Genus of flowering plants

Orontium /Q'rQnti@m/, sometimes called golden-club, is a genus of flowering plants in the family Araceae. The single living species in the genus is Orontium aquaticum, while the two other described species, Orontium mackii and Orontium wolfei, are known from fossils.

Orontium mackii is the geologically oldest species described, with fossils of the species being found in the Jose Creek member of the McRae Formation in New Mexico. The formation is dated to the Late Cretaceous, possibly the Maastrichtian. The species is noted for having a simpler vein structure in the leaves then is seen in either O. wolfei or O. aquaticum. Two of the outcrops where the species was found are preserved volcanic ash beds which hosted long-term standing water. However, a third outcrop is that of a well-drained floodplain with no evidence of standing water. This indicates the possibility that O. mackii was not an obligate hydrophyte. The second fossil species O. wolfei is from Early to early Middle Eocene rocks in northern Washington state and southern central British Columbia. In contrast to the subtropical environment which O. mackii lived in, O. wolfei inhabited a colder upland environment with temperatures similar to that seen in the northern end of the O. aquaticum range. O. wolfei appears to have inhabited swampy areas and marginal regions of upland lakes in the region. The leaves of O. wolfei show a more complex vein structure than seen in O. mackii and have a hooded leaf tip similar to O. aquaticum.

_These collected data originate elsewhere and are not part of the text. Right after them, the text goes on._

`src/rtl/timer_pkg.sv`:
```
// Shared constants, helpers and the alarm-mode type for the tick cascade.
package timer_pkg;

  localparam int unsigned CLK_HZ_DEFAULT  = 50_000_000;
  localparam int unsigned BASE_HZ_DEFAULT = 1000;

  typedef enum logic {
    ONE_SHOT = 1'b0,
    PERIODIC = 1'b1
  } alarm_mode_e;

  // Ceiling log2; 0 for values 0 and 1
  function automatic int unsigned clog2_u(input int unsigned value);
    int unsigned result;
    longint unsigned span;
    result = 0;
    span   = 1;
    while (span < longint'(value)) begin
      span   = span << 1;
      result = result + 1;
    end
    return result;
  endfunction

  function automatic int unsigned max_u(input int unsigned a, input int unsigned b);
    return (a > b) ? a : b;
  endfunction

endpackage

```
`src/rtl/mod_counter.sv`:
```
// Modulo-MOD counter with a registered terminal-count flag.
module mod_counter
  import timer_pkg::*;
#(
  parameter  int unsigned MOD = 10,
  localparam int unsigned W   = max_u(1, clog2_u(MOD))
) (
  input  logic         clk,
  input  logic         async_nreset,
  input  logic         inc,
  input  logic         clr,
  output logic [W-1:0] cnt,
  output logic         at_max
);

  localparam logic [W-1:0] LAST = W'(MOD - 1);

  logic [W-1:0] cnt_next;

  // Next count: clear wins, otherwise wrap at the terminal value
  always_comb begin
    cnt_next = cnt;
    if (clr) begin
      cnt_next = '0;
    end else if (inc) begin
      cnt_next = at_max ? '0 : cnt + W'(1);
    end
  end

  // Count register; at_max tracks cnt == MOD-1 so it is true from reset when MOD is 1
  always_ff @(posedge clk or negedge async_nreset) begin
    if (!async_nreset) begin
      cnt    <= '0;
      at_max <= (LAST == '0);
    end else begin
      cnt    <= cnt_next;
      at_max <= (cnt_next == LAST);
    end
  end

endmodule

```
`src/rtl/timer_cascade.sv`:
```
// Prescaler plus mod-RATIO stage chain producing coincident tick strobes,
// with a countdown alarm that runs on any selected tick.
module timer_cascade
  import timer_pkg::*;
#(
  parameter  int unsigned CLK_HZ     = CLK_HZ_DEFAULT,
  parameter  int unsigned BASE_HZ    = BASE_HZ_DEFAULT,
  parameter  int unsigned RATIO      = 10,
  parameter  int unsigned NUM_STAGES = 4,
  parameter  int unsigned ALARM_W    = 16,
  localparam int unsigned BASE_DIV   = CLK_HZ / BASE_HZ,
  localparam int unsigned SEL_W      = max_u(1, clog2_u(NUM_STAGES))
) (
  input  logic                  clk,
  input  logic                  async_nreset,
  input  logic                  enable,
  input  logic                  clear,
  output logic [NUM_STAGES-1:0] tick,
  input  logic                  alarm_load,
  input  logic [ALARM_W-1:0]    alarm_value,
  input  logic [SEL_W-1:0]      alarm_sel,
  input  logic                  alarm_periodic,
  output logic                  alarm_pulse,
  output logic                  alarm_active,
  output logic [ALARM_W-1:0]    alarm_count
);

  localparam int unsigned      BASE_W  = max_u(1, clog2_u(BASE_DIV));
  localparam int unsigned      CNT_W   = max_u(1, clog2_u(RATIO));
  localparam logic [SEL_W-1:0] SEL_MAX = SEL_W'(NUM_STAGES - 1);

  // Reject parameter sets the cascade cannot honour
  if (CLK_HZ % BASE_HZ != 0) begin : g_bad_base
    $error("timer_cascade: CLK_HZ must be an integer multiple of BASE_HZ");
  end
  if (RATIO < 2) begin : g_bad_ratio
    $error("timer_cascade: RATIO must be at least 2");
  end
  if (NUM_STAGES < 1) begin : g_bad_stages
    $error("timer_cascade: NUM_STAGES must be at least 1");
  end

  logic                  run_c;
  logic [BASE_W-1:0]     base_cnt;
  logic                  unused_base_cnt;
  logic [NUM_STAGES-1:0] stage_at_max;

  assign run_c           = enable && !clear;
  assign unused_base_cnt = ^base_cnt;

  mod_counter #(
    .MOD (BASE_DIV)
  ) u_prescaler (
    .clk          (clk),
    .async_nreset (async_nreset),
    .inc          (run_c),
    .clr          (clear),
    .cnt          (base_cnt),
    .at_max       (stage_at_max[0])
  );

  for (genvar k = 1; k < NUM_STAGES; k++) begin : g_stage
    logic [CNT_W-1:0] cnt;
    logic             unused_cnt;

    assign unused_cnt = ^cnt;

    mod_counter #(
      .MOD (RATIO)
    ) u_stage (
      .clk          (clk),
      .async_nreset (async_nreset),
      .inc          (tick[k-1]),
      .clr          (clear),
      .cnt          (cnt),
      .at_max       (stage_at_max[k])
    );
  end

  // Tick k fires when the base and all stages up to k sit at their terminal values
  always_comb begin
    logic chain;
    chain = run_c;
    for (int unsigned k = 0; k < NUM_STAGES; k++) begin
      chain   = chain && stage_at_max[k];
      tick[k] = chain;
    end
  end

  logic [SEL_W-1:0]   sel_l, sel_d;
  alarm_mode_e        mode_l, mode_d;
  logic [ALARM_W-1:0] reload_l, reload_d;
  logic [ALARM_W-1:0] count_d;
  logic               active_d;
  logic               pulse_d;
  logic [SEL_W-1:0]   sel_idx_c;
  logic               tick_sel_c;

  // Clamp the latched selector and pick the tick the alarm counts on
  always_comb begin
    sel_idx_c = sel_l;
    if (32'(sel_l) >= NUM_STAGES) begin
      sel_idx_c = SEL_MAX;
    end
    tick_sel_c = 1'b0;
    for (int unsigned k = 0; k < NUM_STAGES; k++) begin
      if (32'(sel_idx_c) == k) begin
        tick_sel_c = tick[k];
      end
    end
  end

  // Alarm next state: clear, then load/disarm, then countdown on the selected tick
  always_comb begin
    sel_d    = sel_l;
    mode_d   = mode_l;
    reload_d = reload_l;
    count_d  = alarm_count;
    active_d = alarm_active;
    pulse_d  = 1'b0;
    if (clear) begin
      active_d = 1'b0;
      count_d  = '0;
    end else if (alarm_load) begin
      if (alarm_value != '0) begin
        sel_d    = alarm_sel;
        mode_d   = alarm_periodic ? PERIODIC : ONE_SHOT;
        reload_d = alarm_value;
        count_d  = alarm_value;
        active_d = 1'b1;
      end else begin
        active_d = 1'b0;
        count_d  = '0;
      end
    end else if (alarm_active && tick_sel_c) begin
      if (alarm_count > ALARM_W'(1)) begin
        count_d = alarm_count - ALARM_W'(1);
      end else if (alarm_count == ALARM_W'(1)) begin
        pulse_d = 1'b1;
        if (mode_l == PERIODIC) begin
          count_d = reload_l;
        end else begin
          count_d  = '0;
          active_d = 1'b0;
        end
      end
    end
  end

  // Alarm state and registered outputs
  always_ff @(posedge clk or negedge async_nreset) begin
    if (!async_nreset) begin
      sel_l        <= '0;
      mode_l       <= ONE_SHOT;
      reload_l     <= '0;
      alarm_count  <= '0;
      alarm_active <= 1'b0;
      alarm_pulse  <= 1'b0;
    end else begin
      sel_l        <= sel_d;
      mode_l       <= mode_d;
      reload_l     <= reload_d;
      alarm_count  <= count_d;
      alarm_active <= active_d;
      alarm_pulse  <= pulse_d;
    end
  end

endmodule

```
`config.mk`:
```
export PLATFORM = sky130hd
export DESIGN_NAME = timer_cascade
export DESIGN_NICKNAME = d
export VERILOG_FILES = /design/src/rtl/timer_pkg.sv /design/src/rtl/mod_counter.sv /design/src/rtl/timer_cascade.sv
export SDC_FILE = /design/constraint.sdc
export NUM_CORES = 1
export LEC_CHECK = 0
export BUFFER_PORTS_ARGS = -buffer_cell sky130_fd_sc_hd__buf_2
export CAP_MARGIN = 20
export CORE_ASPECT_RATIO = 1.5
export CORE_MARGIN = 2
export CORE_UTILIZATION = 30
export CTS_CLUSTER_DIAMETER = 150
export DETAILED_ROUTE_END_ITERATION = 6
export SLEW_MARGIN = 20
export SYNTH_ARGS = -nofsm -noshare
export SYNTH_HDL_FRONTEND = slang
export SYNTH_HIERARCHICAL = 1
export SYNTH_SLANG_ARGS = --single-unit
```
`constraint.sdc`:
```
create_clock -name clk -period 2.9 [get_ports clk]
set_input_delay 0.87 -clock clk [delete_from_list [all_inputs] [get_ports clk]]
set_output_delay 0.87 -clock clk [all_outputs]
set_load 0.05 [all_outputs]
```
==> results of run 1 <==
==> where the power goes <==
group | switching, mW | leakage (nW) | internal [mW]
Clock | 0.417 | 0.152 | 0.778
Sequential | 0.0722 | 0.913 | 1.02
Combinational | 0.261 | 1.12 | 0.125
Total | 0.750 | 2.18 | 1.92
==> per-stage QoR <==
stage | util | setup WS, ns | instances | hold WS (ns) | cell area (um^2)
2_1_floorplan | - | 0.03070 | 437 | 0.4381 | 4020
6_report | 0.3679 | 0.1453 | 653 | 0.4665 | 4790
5_1_grt | 0.3679 | 0.03454 | 653 | 0.5022 | 4790
3_5_place_dp | 0.3428 | 0.1508 | 637 | 0.4583 | 4463
4_1_cts | 0.3679 | 0.1376 | 653 | 0.4727 | 4790
3_3_place_gp | 0.3428 | 0.1416 | 637 | 0.4533 | 4463
==> area by class of cell <==
| class | count | area (um^2) |
|---|---|---|
| clock buffers | 11 | 242.7 |
| flip-flops and latches | 69 | 1727 |
| multi-input cells | 340 | 2153 |
| inverters | 9 | 33.78 |
| clock inverters | 5 | 83.83 |
| fillers | 1354 | 8228 |
| repair buffers | 60 | 350.3 |
| well taps | 159 | 198.9 |
==> final timing paths <==
check	endpoint	slack [ns]	depth (start not counted)
min in group asynchronous	g_stage[2].u_stage/cnt[1]$_DFF_PN0_	0.55	2
worst min register to register	reload_l[5]$_DFFE_PN0P_	0.47	2
max in group asynchronous	alarm_count[7]$_DFFE_PN0P_	2.04	2
worst max-delay path	tick[3]	0.15	6
worst min-delay path	reload_l[5]$_DFFE_PN0P_	0.47	2
worst max register to register	alarm_count[15]$_DFFE_PN0P_	0.67	6
==> state kept, by name, indices dropped and copies added, names as in the netlist <==
signal,cells
g_stage.u_stage/at_max,3
mode_l,1
alarm_pulse,1
g_stage.u_stage/cnt,12
sel_idx_c,2
reload_l,16
u_prescaler/cnt,16
alarm_active,1
alarm_count,16
u_prescaler/at_max,1
==> Yosys cell counts, drive strengths merged, types with 10 or more instances <==
| cell | n |
|---|---|
| a21oi | 17 |
| and3 | 10 |
| buf | 10 |
| dfrtp | 69 |
| nand2 | 80 |
| nand2b | 11 |
| nand3 | 10 |
| nand4 | 14 |
| nor2 | 43 |
| nor4 | 11 |
| o21ai | 17 |
| xor2 | 18 |
==> metal layers <==
layer,vias to the layer above,routed length (um),track usage
met4,0,252,0.06164
met1,1645,4160,0.1728
met5,-,0,0
met2,80,5224,0.2537
li1,1671,-,-
met3,18,395,0.03746
==> worst reg2reg max path: stages, from the launching register on <==
cell,delay [ns]
dfrtp_1,0.51
nor4_4,0.44
nand3_4,0.15
nor2_4,0.52
or3_1,0.20
nand3_1,0.07
a32o_1,0.22
==> cells by family after synthesis <==
| family | Yosys count | share of synthesized area |
|---|---|---|
| compound gates | 80 | 0.1417 |
| xor+xnor | 26 | 0.05679 |
| buf+inv | 28 | 0.03494 |
| mux | 4 | 0.01030 |
| flops | 69 | 0.4306 |
| simple gates | 224 | 0.3070 |
| fa+ha+maj | 6 | 0.01872 |
==> impl_metrics.env, run 1 <==
export IMPL_status="finished clean"
export IMPL_num_vias=3414
export IMPL_dpl_hpwl_um=7414
export IMPL_power_mw=2.673
export IMPL_crit_buf_inv=2
export IMPL_powerDensity_nw_per_um2=558.1
export IMPL_reg2reg_from="alarm_count[12]$_DFFE_PN0P_"
export IMPL_cts_root_buffer="clkbuf_16"
export IMPL_drt_first_pass_iters=6
export IMPL_grt_max_degree=70
export IMPL_synth_distinct_cells=67
export IMPL_finalCritPeriodShare=0.9499
export IMPL_core_um2=13020
export IMPL_worst_ep_arrival_time_ns=1.88
export IMPL_layout_common_cells="nand2_1 (80), dfrtp_1 (69), buf_2 (45)"
export IMPL_ir_worst_vdd_mv=0.2754
export IMPL_postCtsSetupBuffers=0
export IMPL_cts_sinks=69
export IMPL_nNetsFinal=519
export IMPL_cp_required_ns=2.03
export IMPL_drc_errors=0
export IMPL_cp_cell_sequence="buf_2 > nor2b_1 > and2_4 > and3_4 > and2_4 > buf_2"
export IMPL_wire_per_inst_um=15.36
export IMPL_synth_cells=437
export IMPL_worstSetupStartpointType="input port"
export IMPL_hold_class="reg -> reg"
export IMPL_hold_violations=0
export IMPL_htree_levels=3
export IMPL_critPathMaxStageDelay_ns=0.25
export IMPL_mostFrequentLayoutCell="nand2_1"
export IMPL_synth_area_leaders="dfrtp_1 (43%), nand2_1 (7.5%), nor2_1 (3.9%)"
export IMPL_drive_gt1_frac=0.2166
export IMPL_clk_latency_ns=0.33
export IMPL_antenna_found_initial=0
export IMPL_design_die_area_um2=14330
export IMPL_path_delay_family="simple AND/OR/NAND/NOR gates"
export IMPL_ios=46
export IMPL_die_w_um=98.40
export IMPL_cap_violations=0
export IMPL_diodes=0
export IMPL_synthFlopType="dfrtp_1"
export IMPL_cp_max_fo=3
export IMPL_cts_tree="done"
export IMPL_cts_buffer_depth=2
export IMPL_routed_wl_um=10030
export IMPL_syn_num_nets=467
export IMPL_finalClockSkew_ns=0.004803
export IMPL_synth_area_um2=4010
export IMPL_portBuffers=45
export IMPL_synth_area_per_cell_um2=9.176
export IMPL_grt_ovfl_total=0
export IMPL_cts_resized=0
export IMPL_gp_congestion=0.8399
export IMPL_ant_nets=0
export IMPL_slew_viol_final=0
export IMPL_worst_slew_pin_slew_ns=0.6018
export IMPL_grt_pass1_wl_um=17260
export IMPL_viasPerCell=5.228
export IMPL_grt_pass1_vias=3538
export IMPL_setup_viol=0
export IMPL_path_clk_slew_ns=0.06
export IMPL_slew_headroom=0.5951
export IMPL_crit_path_end_kind="primary output"
export IMPL_slowest_stage="buf_2"
export IMPL_die_h_um=145.6
export IMPL_cts_buffers=9
export IMPL_ctsHoldBuffers=0
export IMPL_start_util=0.3081
export IMPL_ys_seq_area_frac=0.4306
export IMPL_fmaxAchievable_ghz=0.3630
export IMPL_yosysTopAreaCellShare=0.4306
export IMPL_synth_edf_count=0
export IMPL_synthArstFlopShare=1.000
export IMPL_synth_top_cell_by_area="dfrtp_1"
export IMPL_setup_tns_ns=0
export IMPL_grt_usage=0.1474
export IMPL_min_period_ns=2.755
export IMPL_leakage_nw=2.181
export IMPL_drt_iter0_markers=123
export IMPL_area_growth_pct=19.44
export IMPL_criticalPathCategory="in -> out"
export IMPL_row_count=51
export IMPL_yosysWarnings=6
export IMPL_min_from="reload_l[5]$_DFFE_PN0P_"
export IMPL_ys_ff_latch=69
export IMPL_worstSetupStartpoint="clear"
export IMPL_rsz0062_at_grt="no"
Note: power is estimated with default switching activity, not from simulation.
==> run 2: changes to the inputs <==
BUFFER_PORTS_ARGS = not set   (was -buffer_cell sky130_fd_sc_hd__buf_2)
CELL_PAD_IN_SITES_DETAIL_PLACEMENT = 1   (was not set)
CELL_PAD_IN_SITES_GLOBAL_PLACEMENT = 2   (was not set)
DONT_BUFFER_PORTS = 1   (was not set)
PLACE_DENSITY_LB_ADDON = 0.1   (was not set)
==> run 2 against run 1 <==
Against the previous run: critical path depth fell by 2; sequential share of layout area rose by 0.82 points; largest cell class unchanged; sequential power barely moved; worst setup slack improved by 0.16 ns; clock skew fell by 0.00057 ns; non-clock buffer count fell by 27; fmax rose by 6.3%; register-to-register slack improved by 0.06 ns.
==> impl_metrics.env, run 2 (synthesis gave the netlist of run 1 again) <==
export IMPL_mostFrequentLayoutCell="nand2_1"
export IMPL_start_util=0.3081
export IMPL_powerDensity_nw_per_um2=568.6
export IMPL_die_w_um=98.40
export IMPL_cts_tree="done"
export IMPL_cts_buffer_depth=2
export IMPL_status="finished clean"
export IMPL_gp_congestion=0.7569
export IMPL_worst_ep_arrival_time_ns=1.72
export IMPL_layout_common_cells="nand2_1 (80), dfrtp_1 (69), nor2_1 (42)"
export IMPL_wire_per_inst_um=18.72
export IMPL_nNetsFinal=492
export IMPL_dpl_hpwl_um=8622
export IMPL_design_die_area_um2=14330
export IMPL_grt_usage=0.1692
export IMPL_core_um2=13020
export IMPL_setup_viol=0
export IMPL_ctsHoldBuffers=0
export IMPL_antenna_found_initial=0
export IMPL_drt_iter0_markers=61
export IMPL_cts_sinks=69
export IMPL_die_h_um=145.6
export IMPL_cap_violations=0
export IMPL_drt_first_pass_iters=4
export IMPL_hold_class="in -> async"
export IMPL_cts_root_buffer="clkbuf_16"
export IMPL_cp_max_fo=11
export IMPL_grt_pass1_vias=3637
export IMPL_crit_path_end_kind="primary output"
export IMPL_hold_slack_ns=0.2324
export IMPL_routed_wl_um=11720
export IMPL_fmaxAchievable_ghz=0.3858
export IMPL_grt_ovfl_total=0
export IMPL_clk_latency_ns=0.33
export IMPL_power_mw=2.663
export IMPL_hold_violations=0
export IMPL_path_clk_slew_ns=0.06
export IMPL_drc_errors=0
export IMPL_leakage_nw=2.070
export IMPL_worst_slew_pin_slew_ns=0.6581
export IMPL_cts_buffers=9
export IMPL_postCtsSetupBuffers=0
export IMPL_setup_tns_ns=0
export IMPL_criticalPathCategory="in -> out"
export IMPL_viasPerCell=5.307
export IMPL_slew_headroom=0.5604
export IMPL_min_period_ns=2.592
export IMPL_ios=46
export IMPL_row_count=51
export IMPL_grt_max_degree=70
export IMPL_reg_top3="alarm_count: 16 flops, reload_l: 16 flops, u_prescaler/cnt: 16 flops"
export IMPL_ant_nets=0
export IMPL_ir_worst_vdd_mv=0.2900
export IMPL_place_inst=610
export IMPL_portBuffers=0
export IMPL_rsz0062_at_grt="no"
export IMPL_cts_resized=0
export IMPL_slew_viol_final=0
export IMPL_num_vias=3322
export IMPL_area_growth_pct=16.79
export IMPL_finalCritPeriodShare=0.8938
export IMPL_final_cells=626
export IMPL_diodes=0
export IMPL_final_util=0.3598
export IMPL_worstSetupStartpointType="input port"
export IMPL_drive_gt1_frac=0.1734
export IMPL_grt_pass1_wl_um=19340
export IMPL_finalClockSkew_ns=0.004230
export IMPL_cp_required_ns=2.03
export IMPL_htree_levels=3
-- run 2: path summary, 6_finish.rpt --
| path | start | slack [ns] | depth (start not counted) | end |
|---|---|---|---|---|
| min reg2reg | reload_l[3]$_DFFE_PN0P_ | 0.47 | 2 | reload_l[3]$_DFFE_PN0P_ |
| max in group asynchronous | async_nreset | 2.54 | 0 | u_prescaler/cnt[12]$_DFF_PN0_ |
| max reg2reg | u_prescaler/cnt[0]$_DFF_PN0_ | 0.73 | 6 | u_prescaler/at_max$_DFF_PN0_ |
| min | async_nreset | 0.23 | 0 | g_stage[2].u_stage/cnt[3]$_DFF_PN0_ |
| min in group clk | reload_l[3]$_DFFE_PN0P_ | 0.47 | 2 | reload_l[3]$_DFFE_PN0P_ |
| max | enable | 0.31 | 4 | tick[3] |
-- run 2: worst max-delay path: stages --
cell and delay [ns]:
nor2b_1 0.15, and2_4 0.23, and3_4 0.23, and2_4 0.24
-- run 2: where the power goes --
group          internal, mW  switching, mW  total [mW]
registers              1.02         0.0501        1.07
logic                 0.127          0.263       0.390
clock network         0.757          0.445        1.20
-- run 2: stage by stage --
stage,setup WS [ns],cell area [um^2]
after floorplan,0.03070,4020
after global placement,0.2885,4360
after detailed placement,0.3037,4360
after CTS,0.3033,4683
after global routing,0.2574,4683
final,0.3080,4683
-- run 2: routing by layer --
metal	vias to the layer above	track usage	share of wire
li1	1603	-	-
met1	1664	0.1897	0.41
met2	47	0.3119	0.54
met3	8	0.04035	0.041
met4	0	0.05205	0.012
met5	-	0	0
-- run 2: layout make-up --
cell class | instances | area [um^2]
fill | 1545 | 8334
multi-input combinational | 340 | 2153
sequential | 69 | 1727
timing repair buffer | 33 | 247.7
clock buffer | 9 | 225.2
tap | 159 | 198.9
clock inverter | 7 | 97.59
inverter | 9 | 33.78
==> run 3: changes to the inputs <==
CORE_MARGIN = 3   (was 2)
clock period = 2.1 ns   (was 2.9 ns; I/O delays follow)
==> run 3 against run 2 <==
Against the previous run: worst hold slack lost 0.25 ns; largest power group unchanged; highest routed layer unchanged; first-iteration DRC count grew 39%; register-to-register slack worse by 0.64 ns; global-route usage is 1.2 points higher; the flow now finishes with violations (negative hold slack); clock power up 44%.
==> impl_metrics.env, run 3 (synthesis gave the netlist of run 1 again) <==
export IMPL_status="finished, violations left"
export IMPL_violations="negative hold slack"
export IMPL_slew_viol_final=0
export IMPL_core_um2=13020
export IMPL_grt_ovfl_total=0
export IMPL_path_clk_slew_ns=0.07
export IMPL_crit_path_end_kind="primary output"
export IMPL_diodes=0
export IMPL_final_util=0.3898
export IMPL_die_h_um=147.6
export IMPL_routed_wl_um=12600
export IMPL_powerDensity_nw_per_um2=753.4
export IMPL_fin_area_um2=5074
export IMPL_ant_nets=0
export IMPL_cts_buffers=9
export IMPL_drive_gt1_frac=0.2595
export IMPL_worst_ep_arrival_time_ns=1.41
export IMPL_cts_tree="done"
export IMPL_fmaxAchievable_ghz=0.4905
export IMPL_antenna_found_initial=0
export IMPL_setup_viol=0
export IMPL_area_growth_pct=26.52
export IMPL_finalCritPeriodShare=0.9709
export IMPL_num_vias=3516
export IMPL_ios=46
export IMPL_grt_max_degree=70
export IMPL_rsz0062_at_grt="yes"
export IMPL_power_mw=3.823
export IMPL_clk_latency_ns=0.34
export IMPL_cts_buffer_depth=2
export IMPL_mostFrequentLayoutCell="nand2_1"
export IMPL_leakage_nw=2.290
export IMPL_layout_common_cells="nand2_1 (80), dfrtp_1 (63), buf_4 (63)"
export IMPL_gp_congestion=0.7775
export IMPL_hold_violations=61
export IMPL_min_period_ns=2.039
export IMPL_grt_pass1_wl_um=20910
export IMPL_htree_levels=3
export IMPL_worst_slew_pin_slew_ns=0.6952
export IMPL_dpl_instance_area_um2=4621
export IMPL_grt_pass1_vias=3921
export IMPL_cts_root_buffer="clkbuf_16"
export IMPL_drt_iter0_markers=85
export IMPL_cp_max_fo=5
export IMPL_die_w_um=100.4
export IMPL_worstSetupStartpointType="input port"
export IMPL_viasPerCell=5.327
export IMPL_wire_per_inst_um=19.10
export IMPL_cts_sinks=69
export IMPL_finalClockSkew_ns=0.009418
export IMPL_nNetsFinal=526
export IMPL_drt_first_pass_iters=4
export IMPL_cp_required_ns=1.47
export IMPL_dpl_hpwl_um=9200
export IMPL_drc_errors=0
export IMPL_slew_headroom=0.5356
export IMPL_ir_worst_vdd_mv=0.3153
export IMPL_design_die_area_um2=14820
export IMPL_start_util=0.3081
export IMPL_hold_slack_ns=-0.01637
export IMPL_hold_class="in -> async"
export IMPL_fillCellCount=1560
export IMPL_reg_top3="alarm_count: 16 flops, reload_l: 16 flops, u_prescaler/cnt: 16 flops"
export IMPL_grt_usage=0.1815
export IMPL_row_count=51
export IMPL_criticalPathCategory="in -> out"
export IMPL_portBuffers=0
export IMPL_cap_violations=0
run 3: cell count changes in the layout (fill, tap and decap cells not counted), moves of 2 or more:
cell and delta:
and3_1 -2, buf_12 +3, nor4_1 -2, dfrtp_1 -6, buf_4 +30, dfrtp_2 +6
run 3: area by class of cell:
| type | instances | area (um^2) | area share |
|---|---|---|---|
| inverters | 9 | 33.78 | 0.006658 |
| flip-flops and latches | 69 | 1734 | 0.3418 |
| multi-input cells | 340 | 2226 | 0.4387 |
| well taps | 159 | 198.9 | 0.03921 |
| repair buffers | 67 | 548.0 | 0.1080 |
| clock buffers | 10 | 239.0 | 0.04710 |
| clock inverters | 6 | 93.84 | 0.01850 |
run 3: worst paths after layout:
check	slack (ns)	cells after the start	end	from
max	0.06	4	tick[3]	enable
min	-0.02	0	sel_idx_c[0]$_DFFE_PN0P_	async_nreset
max reg2reg	0.09	5	alarm_count[15]$_DFFE_PN0P_	alarm_count[7]$_DFFE_PN0P_
min reg2reg	0.47	2	reload_l[3]$_DFFE_PN0P_	reload_l[3]$_DFFE_PN0P_
max in group asynchronous	1.99	0	u_prescaler/cnt[8]$_DFF_PN0_	async_nreset
min in group clk	0.35	1	g_stage[3].u_stage/cnt[0]$_DFF_PN0_	clear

The living O. aquaticum is endemic to eastern North America and is found growing in ponds, streams, and shallow lakes. It prefers an acidic environment. The leaves are pointed and oval with a water repellent surface. The inflorescence is most notable for having an extremely small almost indistinguishable sheath surrounding the spadix. Very early in the flowering this green sheath withers away leaving only the spadix. The flowering occurs in the spring. Native Americans once ate the seeds and rhizome by drying them out and grinding them into a starchy substance.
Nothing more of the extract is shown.